Microstructure evolution during the heating process and its effect on the elastic properties of CAC-bonded alumina castables

In this paper, the alumina-based refractory castables were prepared using calcium aluminate cement (CAC) as binder. The phase composition and microstructural evolution of the castable samples during the heating process were studied using X-ray diffraction (XRD), scanning electron microscopy (SEM), differential thermal analysis (DTA), and thermal expansion analysis. The relationship between the microstructural characteristics of castables and the properties of elastic modulus was investigated.
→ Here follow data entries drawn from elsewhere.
<file path="src/design/fspu_pkg.sv">
// constants and types of the flash self-programming unit
package fspu_pkg;
  // ==========================================================
  // register map and fields
  localparam int         ADDR_W     = 8;
  localparam logic [7:0] OFF_CTRL   = 8'h00;
  localparam logic [7:0] OFF_ZPTR   = 8'h04;
  localparam logic [7:0] OFF_DATA   = 8'h08;
  localparam logic [7:0] OFF_INSN   = 8'h0c;
  localparam logic [7:0] OFF_RESULT = 8'h10;
  localparam logic [7:0] OFF_STATUS = 8'h14;
  localparam int         BIT_EN     = 0;
  localparam int         BIT_IE     = 7;
  localparam int         INSN_SPM   = 0;
  localparam int         INSN_LPM   = 1;
  localparam int         Z_W        = 16;
  localparam int         WORD_W     = 16;
  // ==========================================================
  // command patterns, low six bits of the control register
  localparam logic [5:0] CMD_LOAD   = 6'h01;
  localparam logic [5:0] CMD_ERASE  = 6'h03;
  localparam logic [5:0] CMD_WRITE  = 6'h05;
  localparam logic [5:0] CMD_LOCK   = 6'h09;
  localparam logic [5:0] CMD_REEN   = 6'h11;
  // ==========================================================
  // timing windows in cycles, lock and fuse addresses, values
  localparam logic [2:0]  SPM_WIN     = 3'h4;
  localparam logic [2:0]  LPM_WIN     = 3'h3;
  localparam logic [15:0] Z_FUSE_LO   = 16'h0000;
  localparam logic [15:0] Z_LOCK      = 16'h0001;
  localparam logic [15:0] Z_FUSE_EXT  = 16'h0002;
  localparam logic [15:0] Z_FUSE_HI   = 16'h0003;
  localparam logic [1:0]  LOCK_RD_PAD = 2'h3;
  localparam logic [7:0]  ERASED_BYTE = 8'hff;
  localparam logic [15:0] ERASED_WORD = 16'hffff;
  typedef enum logic [1:0] {ST_IDLE, ST_ARMED, ST_BUSY} fspu_state_t;
  typedef enum logic [1:0] {OP_ERASE, OP_WRITE, OP_LOCK} fspu_op_t;
endpackage : fspu_pkg

</file>
<file path="src/design/fspu_buf_if.sv">
// carrier between sequencer and temporary page buffer
`timescale 1ns/10ps
interface fspu_buf_if #(parameter int PW = 32) ();
  logic                  wr;
  logic [$clog2(PW)-1:0] wrIdx;
  logic [15:0]           wrData;
  logic                  clr;
  logic [$clog2(PW)-1:0] rdIdx;
  logic [15:0]           rdData;
  logic                  loaded;
  modport ctl   (output wr, wrIdx, wrData, clr, rdIdx, input rdData, loaded);
  modport store (input wr, wrIdx, wrData, clr, rdIdx, output rdData, loaded);
endinterface : fspu_buf_if

</file>
<file path="src/design/fspu_page_buf.sv">
// temporary page buffer with per-slot valid bits
`timescale 1ns/10ps
module fspu_page_buf #(
  parameter int PW = 32               // words per page
) (
  input  wire logic core_clk,         // cpu clock
  input  wire logic rst_n,            // async reset, active low
  fspu_buf_if.store bus               // load, clear and read port
);
  import fspu_pkg::*;
  if (PW < 2 || PW > 128) $error("fspu_page_buf: PW out of range");
  typedef struct packed {
    logic [PW-1:0][WORD_W-1:0] mem;
    logic [PW-1:0]             vld;
  } fspu_buf_st_t;
  fspu_buf_st_t s;
  fspu_buf_st_t next_s;

  // ==========================================================
  // load and clear
  always_comb
  begin
    next_s = s;
    // clear beats a load in the same cycle
    if (bus.clr)
      next_s.vld = '0;
    else if (bus.wr)
    begin
      next_s.mem[bus.wrIdx] = bus.wrData;
      next_s.vld[bus.wrIdx] = 1'b1;
    end
  end

  always_ff @(posedge core_clk or negedge rst_n)
  begin
    if (!rst_n)
      s <= '0;
    else
      s <= next_s;
  end

  // unloaded slots read as erased flash
  assign bus.rdData = s.vld[bus.rdIdx] ? s.mem[bus.rdIdx] : ERASED_WORD;
  assign bus.loaded = |s.vld;
endmodule : fspu_page_buf

</file>
<file path="src/design/fspu_window.sv">
// store and load instruction timing window after a command write
`timescale 1ns/10ps
module fspu_window (
  input  wire logic core_clk,   // cpu clock
  input  wire logic rst_n,      // async reset, active low
  input  wire logic arm,        // command written, window opens
  input  wire logic cancel,     // instruction consumed the window
  output logic      spmOk,      // store instruction allowed now
  output logic      lpmOk,      // load instruction allowed now
  output logic      expire      // window lapsed unused, one cycle
);
  import fspu_pkg::*;
  typedef struct packed {
    logic [2:0] cnt;
  } fspu_win_st_t;
  fspu_win_st_t s;
  fspu_win_st_t next_s;

  // ==========================================================
  // countdown
  always_comb
  begin
    next_s = s;
    if (arm)
      next_s.cnt = SPM_WIN;
    else if (cancel)
      next_s.cnt = 3'h0;
    else if (s.cnt != 3'h0)
      next_s.cnt = s.cnt - 3'h1;
  end

  always_ff @(posedge core_clk or negedge rst_n)
  begin
    if (!rst_n)
      s <= '0;
    else
      s <= next_s;
  end

  // four cycles for store, three for load
  assign spmOk  = s.cnt != 3'h0;
  assign lpmOk  = s.cnt > (SPM_WIN - LPM_WIN);
  assign expire = s.cnt == 3'h1 && !arm && !cancel;
endmodule : fspu_window

</file>
<file path="src/design/fspu_top.sv">
// flash self-programming unit: apb registers, sequencer, lock and fuse read
// ==========================================================
// Function
// - erase runs on pattern, store within four
// - erase uses only the page index
// - load puts data word at word slot
// - buffer cleared after write, re-enable, reset
// - eeprom write discards loaded buffer words
// - write runs on pattern, store within four
// - halting region target stalls the cpu
// - target address latched at operation start
// - interrupt is a level while enable clear
// - busy flag holds until re-enable
// - concurrent region unreadable during erase, write
// - lock set takes data, ignores pointer
// - zero data bits program lock bits
// - eeprom write blocks programming, fuse reads
// - lock read by load within three
// - lock access bits clear themselves
// - pointer selects fuse or lock byte
// - programmed bits read zero
// - load addresses bytes, store addresses words
// - store ignored outside the boot region
// - lock bits never unprogrammed here
`timescale 1ns/10ps
module fspu_top #(
  parameter int PW        = 32,   // words per page
  parameter int RWW_PAGES = 96    // pages below this form the concurrent region
) (
  input  wire logic                              core_clk,     // cpu clock
  input  wire logic                              rst_n,        // async reset
  input  wire logic [fspu_pkg::ADDR_W-1:0]       paddr,        // apb address
  input  wire logic                              psel,         // apb select
  input  wire logic                              penable,      // apb enable
  input  wire logic                              pwrite,       // apb direction
  input  wire logic [31:0]                       pwdata,       // apb write data
  output logic      [31:0]                       prdata,       // apb read data
  output logic                                   pready,       // apb ready
  output logic                                   pslverr,      // apb error
  input  wire logic                              execInBoot,   // cpu runs boot code
  input  wire logic                              eepromWriteActive, // eeprom busy
  input  wire logic [7:0]                        fuseLow,      // fuse low byte
  input  wire logic [7:0]                        fuseHigh,     // fuse high byte
  input  wire logic [7:0]                        fuseExt,      // extended fuse byte
  input  wire logic [5:0]                        lockBitsNv,   // stored lock bits
  output logic      [fspu_pkg::Z_W-2:0]          flashRdAddr,  // word read address
  input  wire logic [15:0]                       flashRdWord,  // word read data
  output logic                                   flashOpStart, // operation start
  output fspu_pkg::fspu_op_t                     flashOpKind,  // operation kind
  output logic      [fspu_pkg::Z_W-2-$clog2(PW):0] flashPage,  // latched page
  output logic      [5:0]                        flashLockData, // lock program data
  input  wire logic                              flashDone,    // operation finished
  input  wire logic [$clog2(PW)-1:0]             bufRdIdx,     // buffer read slot
  output logic      [15:0]                       bufRdData,    // buffer read word
  output logic                                   cpuStall,     // halt cpu fetch
  output logic                                   concurrentReadBlock, // region busy
  output logic                                   spmIrq        // completion request
);
  import fspu_pkg::*;
  localparam int IW  = $clog2(PW);
  localparam int PGW = Z_W - 1 - IW;
  if (PW < 2 || PW > 128 || RWW_PAGES < 1 || RWW_PAGES > 2 ** PGW)
    $error("fspu_top: page parameters out of range");

  typedef struct packed {
    fspu_state_t       st;
    logic [5:0]        cmd;
    logic              ie;
    logic              busyConc;
    logic [Z_W-1:0]    zptr;
    logic [WORD_W-1:0] data;
    fspu_op_t          kind;
    logic [PGW-1:0]    page;
    logic              tgtConc;
    logic [5:0]        lockData;
    logic              opStart;
    logic [7:0]        result;
    logic [31:0]       rdata;
    logic              slvErr;
  } fspu_top_st_t;
  fspu_top_st_t s;
  fspu_top_st_t next_s;

  function automatic logic inConc(input logic [PGW-1:0] pg);
    inConc = 32'(pg) < RWW_PAGES;
  endfunction : inConc

  logic           setup;
  logic           wrAcc;
  logic           ctrlWr;
  logic           insnWr;
  logic           spmHit;
  logic           lpmReq;
  logic           lpmFuse;
  logic           arm;
  logic           cancel;
  logic           spmOk;
  logic           lpmOk;
  logic           expire;
  logic           bufWr;
  logic           bufClr;
  logic [PGW-1:0] zPage;
  logic [5:0]     dataLow;

  fspu_buf_if #(.PW(PW)) bufBus ();

  fspu_window winU (
    .core_clk (core_clk),
    .rst_n    (rst_n),
    .arm      (arm),
    .cancel   (cancel),
    .spmOk    (spmOk),
    .lpmOk    (lpmOk),
    .expire   (expire)
  );

  fspu_page_buf #(.PW(PW)) bufU (
    .core_clk (core_clk),
    .rst_n    (rst_n),
    .bus      (bufBus.store)
  );

  // ==========================================================
  // request decode
  assign setup   = psel && !penable;
  assign wrAcc   = psel && penable && pwrite;
  assign insnWr  = wrAcc && paddr == OFF_INSN;
  assign zPage   = s.zptr[Z_W-1 -: PGW];
  assign dataLow = s.data[5:0];
  assign ctrlWr  = wrAcc && paddr == OFF_CTRL && s.st != ST_BUSY && !eepromWriteActive;
  // store honoured only from boot code
  assign spmHit  = insnWr && pwdata[INSN_SPM] && s.st == ST_ARMED && spmOk
                   && execInBoot && !eepromWriteActive;
  assign lpmReq  = insnWr && pwdata[INSN_LPM];
  // lock access load inside its window
  assign lpmFuse = lpmReq && s.st == ST_ARMED && lpmOk && s.cmd == CMD_LOCK
                   && !eepromWriteActive;

  // ==========================================================
  // sequencer
  always_comb
  begin
    next_s         = s;
    next_s.opStart = 1'b0;
    bufWr          = 1'b0;
    bufClr         = 1'b0;
    arm            = 1'b0;
    cancel         = 1'b0;
    // read data prepared in the setup phase so it is a flop at access
    if (setup)
    begin
      next_s.slvErr = 1'b0;
      next_s.rdata  = '0;
      unique case (paddr)
        OFF_CTRL:   next_s.rdata = 32'({s.ie, s.busyConc, s.cmd});
        OFF_ZPTR:   next_s.rdata = 32'(s.zptr);
        OFF_DATA:   next_s.rdata = 32'(s.data);
        OFF_INSN:   next_s.rdata = '0;
        OFF_RESULT: next_s.rdata = 32'(s.result);
        OFF_STATUS: next_s.rdata = 32'({s.tgtConc, s.st == ST_BUSY, s.page});
        default:    next_s.slvErr = 1'b1;
      endcase
    end
    if (ctrlWr)
    begin
      next_s.cmd = {1'b0, pwdata[4:0]};
      next_s.ie  = pwdata[BIT_IE];
      arm        = pwdata[BIT_EN];
      next_s.st  = pwdata[BIT_EN] ? ST_ARMED : ST_IDLE;
    end
    if (wrAcc && paddr == OFF_ZPTR)
      next_s.zptr = pwdata[Z_W-1:0];
    if (wrAcc && paddr == OFF_DATA)
      next_s.data = pwdata[WORD_W-1:0];
    if (spmHit)
    begin
      cancel     = 1'b1;
      next_s.st  = ST_IDLE;
      next_s.cmd = '0;
      unique case (s.cmd)
        CMD_ERASE, CMD_WRITE:
        begin
          next_s.st      = ST_BUSY;
          next_s.cmd     = s.cmd;
          next_s.opStart = 1'b1;
          next_s.kind    = (s.cmd == CMD_ERASE) ? OP_ERASE : OP_WRITE;
          // page index latched, word bits dropped
          next_s.page    = zPage;
          next_s.tgtConc = inConc(zPage);
          next_s.busyConc = 1'b1;
        end
        CMD_LOCK:
        begin
          next_s.st       = ST_BUSY;
          next_s.cmd      = s.cmd;
          next_s.opStart  = 1'b1;
          next_s.kind     = OP_LOCK;
          next_s.tgtConc  = 1'b0;
          next_s.lockData = dataLow;
        end
        // word slot from the word field
        CMD_LOAD: bufWr = 1'b1;
        CMD_REEN:
        begin
          bufClr          = 1'b1;
          next_s.busyConc = 1'b0;
        end
        default: next_s.cmd = '0;
      endcase
    end
    if (lpmFuse)
    begin
      // lock access clears after the read
      cancel     = 1'b1;
      next_s.st  = ST_IDLE;
      next_s.cmd = '0;
      // bytes passed as stored, programmed reads zero
      unique case (s.zptr)
        Z_FUSE_LO:  next_s.result = fuseLow;
        Z_LOCK:     next_s.result = {LOCK_RD_PAD, lockBitsNv};
        Z_FUSE_EXT: next_s.result = fuseExt;
        Z_FUSE_HI:  next_s.result = fuseHigh;
        default:    next_s.result = ERASED_BYTE;
      endcase
    end
    else if (lpmReq)
    begin
      // byte select from pointer bit zero
      next_s.result = s.zptr[0] ? flashRdWord[15:8] : flashRdWord[7:0];
    end
    if (expire)
    begin
      next_s.st  = ST_IDLE;
      next_s.cmd = '0;
    end
    // enable falls when the operation ends
    if (s.st == ST_BUSY && flashDone)
    begin
      next_s.st  = ST_IDLE;
      next_s.cmd = '0;
      if (s.kind == OP_WRITE)
        bufClr = 1'b1;
    end
    // eeprom write loses the loaded words
    if (eepromWriteActive && bufBus.loaded)
      bufClr = 1'b1;
  end

  always_ff @(posedge core_clk or negedge rst_n)
  begin
    if (!rst_n)
      s <= '0;
    else
      s <= next_s;
  end

  // ==========================================================
  // outputs
  assign bufBus.wr     = bufWr;
  assign bufBus.wrIdx  = s.zptr[IW:1];
  assign bufBus.wrData = s.data;
  assign bufBus.clr    = bufClr;
  assign bufBus.rdIdx  = bufRdIdx;
  assign bufRdData     = bufBus.rdData;

  assign prdata        = s.rdata;
  assign pready        = 1'b1;
  assign pslverr       = psel && penable && s.slvErr;
  assign flashRdAddr   = s.zptr[Z_W-1:1];
  assign flashOpStart  = s.opStart;
  assign flashOpKind   = s.kind;
  assign flashPage     = s.page;
  // only zeros program; nothing here raises a lock bit
  assign flashLockData = s.lockData;
  // halting region target stalls fetch, lock set never does
  assign cpuStall      = s.st == ST_BUSY && !s.tgtConc && s.kind != OP_LOCK;
  assign concurrentReadBlock = s.busyConc;
  assign spmIrq        = s.ie && !s.cmd[BIT_EN];
endmodule : fspu_top

</file>
<file path="config.mk">
export PLATFORM = sky130hd
export DESIGN_NAME = fspu_top
export DESIGN_NICKNAME = d
export VERILOG_FILES = /design/src/design/fspu_pkg.sv /design/src/design/fspu_buf_if.sv /design/src/design/fspu_page_buf.sv /design/src/design/fspu_window.sv /design/src/design/fspu_top.sv
export SDC_FILE = /design/constraint.sdc
export NUM_CORES = 1
export LEC_CHECK = 0
export BUFFER_PORTS_ARGS = -buffer_cell sky130_fd_sc_hd__buf_2
export CAP_MARGIN = 10
export CELL_PAD_IN_SITES_DETAIL_PLACEMENT = 0
export CELL_PAD_IN_SITES_GLOBAL_PLACEMENT = 1
export CORE_MARGIN = 2
export CORE_UTILIZATION = 46
export DETAILED_ROUTE_END_ITERATION = 8
export PLACE_DENSITY = 0.76
export SLEW_MARGIN = 20
export SYNTH_ARGS = -nofsm -noshare
export SYNTH_HDL_FRONTEND = slang
export SYNTH_SLANG_ARGS = --single-unit
</file>
<file path="constraint.sdc">
create_clock -name core_clk -period 3.1 [get_ports core_clk]
set_input_delay 0.465 -clock core_clk [delete_from_list [all_inputs] [get_ports core_clk]]
set_output_delay 0.465 -clock core_clk [all_outputs]
set_load 0.01 [all_outputs]
</file>
=== Word level (Yosys, flattened, before mapping) ===
Index checks and enable logic that the tools add are counted.

* Bits of input ports: 99
* Logic and storage cells: 174
* Register bits: 650
* Output and inout port bits: 87

* $add $sub $neg: 1
* Magnitude comparators: 5
* Reductions and logical operators: 53
* Muxes and demuxes: 45
* Eq/ne operators: 20
* Bitwise gates (word level): 2

{| class="wikitable"
|+ Operators by type and width
! cell !! count
|-
| 512-bit bitwise mux || 1
|-
| 16-bit binary-select mux with 5-bit select || 1
|-
| 16-bit demux with 5-bit select || 1
|-
| 16-bit case mux with 5 select lines || 1
|-
| 32-bit 2-to-1 mux || 2
|-
| 8-bit 2-to-1 mux || 7
|-
| 16-bit 2-to-1 mux || 3
|-
| 16-bit by 2-bit equality test with 1-bit output, second input constant || 2
|-
| 32-bit bitwise OR || 1
|-
| 8-bit case mux with 4 select lines || 1
|-
| 32-bit OR reduction || 1
|-
| 1-bit logical AND || 28
|-
| 1-bit 2-to-1 mux || 17
|-
| 16-bit by 1-bit equality test with 1-bit output, second input constant || 1
|-
| 8-bit by 4-bit equality test with 1-bit output, second input constant || 2
|-
| 8-bit by 5-bit equality test with 1-bit output, second input constant || 2
|-
| 16-bit zero test || 1
|-
| 5-bit by 6-bit < comparator with 1-bit output, second input constant || 2
|-
| 2-bit AND reduction || 6
|-
| 10-bit by 7-bit < comparator with 1-bit output, second input constant || 1
|-
| 3-bit 2-to-1 mux || 3
|-
| 9-bit 2-to-1 mux || 1
|-
| 8-bit by 3-bit equality test with 1-bit output, second input constant || 1
|-
| 8-bit zero test || 1
|-
| 27 further kinds || 39
|}

=== Longest topological paths before layout ===
* Depth after elaboration: 14
* Depth in mapped cells: 9
* Mapped depth without buffers: 8

=== Modules after synthesis ===
A second synthesis with hierarchy kept.

* Cells, all modules: 2221
* Area total of the unflattened synthesis: 30595.6 um2

{| class="wikitable"
|+ By module, submodules not included
! module !! cells an instance !! area each (um2) !! times used !! seq. area each (um2)
|-
| fspu_page_buf || 1730 || 25471.9 || 1 || 13613.1
|-
| fspu_top || 470 || 4899.7 || 1 || 2152.1
|-
| fspu_window || 21 || 224.0 || 1 || 75.1
|}

=== Least setup slack after synthesis ===
OpenSTA, ideal clock, no wires.

* Path kind: input to output
* Start point: in bufRdIdx[0]
* End point: out bufRdData[0]
* Setup slack: 0.053 ns
* Cell stages on the path: 6
* Required time: 2.635 ns
* Buffers on the path: 3
* Arrival: 2.582 ns
* Cells stage by stage: buf_2 > buf_1 > buf_1 > mux4_2 > o311ai_0 > o211ai_1

* Cells in the longest elaborated chain, start to end: 3
* Elaborated cells on any way between the ends: 5
* Those cells by class: mux: 5

{| class="wikitable"
|+ Ends and longest elaborated chain
! element !! line !! source
|-
| start, declared || fspu_top.sv:53 || <nowiki>input wire logic [$clog2(PW)-1:0] bufRdIdx,</nowiki>
|-
| 16-bit binary-select mux with 5-bit select or 1-bit binary-select mux with 5-bit select (tied branches) || fspu_page_buf.sv:43 || <nowiki>assign bus.rdData = s.vld[bus.rdIdx] ? s.mem[bus.rdIdx] : ERASED_WORD;</nowiki>
|-
| 16-bit 2-to-1 mux (not written as such) or 1-bit 2-to-1 mux (tied branches) || fspu_page_buf.sv:43 ||
|-
| 16-bit 2-to-1 mux * || fspu_page_buf.sv:43 ||
|-
| end, declared || fspu_top.sv:54 || <nowiki>output logic [15:0] bufRdData,</nowiki>
|}

Mark *: on every way between the ends. The rest lies on a longest branch, timed or not. The select of a mux whose other input is x is not followed.

=== Worst setup path in the final report ===
* Start point: reg bufU.s[333] (netlist bit)
* End point: out bufRdData[13]

* Cells in the longest elaborated chain, start to end: 3

{| class="wikitable"
|+ Ends and longest elaborated chain
! element !! line !! source
|-
| start, declared || fspu_page_buf.sv:16 || <nowiki>fspu_buf_st_t s;</nowiki>
|-
| start signal, assigned || fspu_page_buf.sv:39 || <nowiki>s <= next_s;</nowiki>
|-
| 16-bit binary-select mux with 5-bit select || fspu_page_buf.sv:43 ||
|-
| 16-bit 2-to-1 mux (not written as such) || fspu_page_buf.sv:43 ||
|-
| 16-bit 2-to-1 mux || fspu_page_buf.sv:43 ||
|}

Every way passes these cells. The select of a mux whose other input is x is not followed.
The results showed that, after the castables were cured at room temperature for 24 h and dried at 110 °C for 24 h, the main phases present after hydration were Al 2 O 3 , C 3 AH 6 , and AH 3 . C 3 AH 6 and AH 3 would be transformed into C 12 A 7 and AlO(OH) or Al 2 O 3 , as temperature increased from 110 °C to 800 °C, the microcrack caused by decomposition of the hydrates will led to the lower values of both the elastic modulus and strength of the castable samples. From 900 °C to 1000 °C, CA was recrystallized through the reaction between C 12 A 7 and A, resulting in an increase in elastic modulus and strength. Between 1100 °C and 1200 °C, CA 2 would be formed, which resulted in a volume expansion of the material and a slight increase in elastic modulus. Finally, the CA 6 phase was formed as the temperature increased to 1400 °C. The enhancement of the strength and elastic modulus of the castable samples could be attributed to their strong interlocking bonds between platelet CA 6 and matrix particles at high temperature.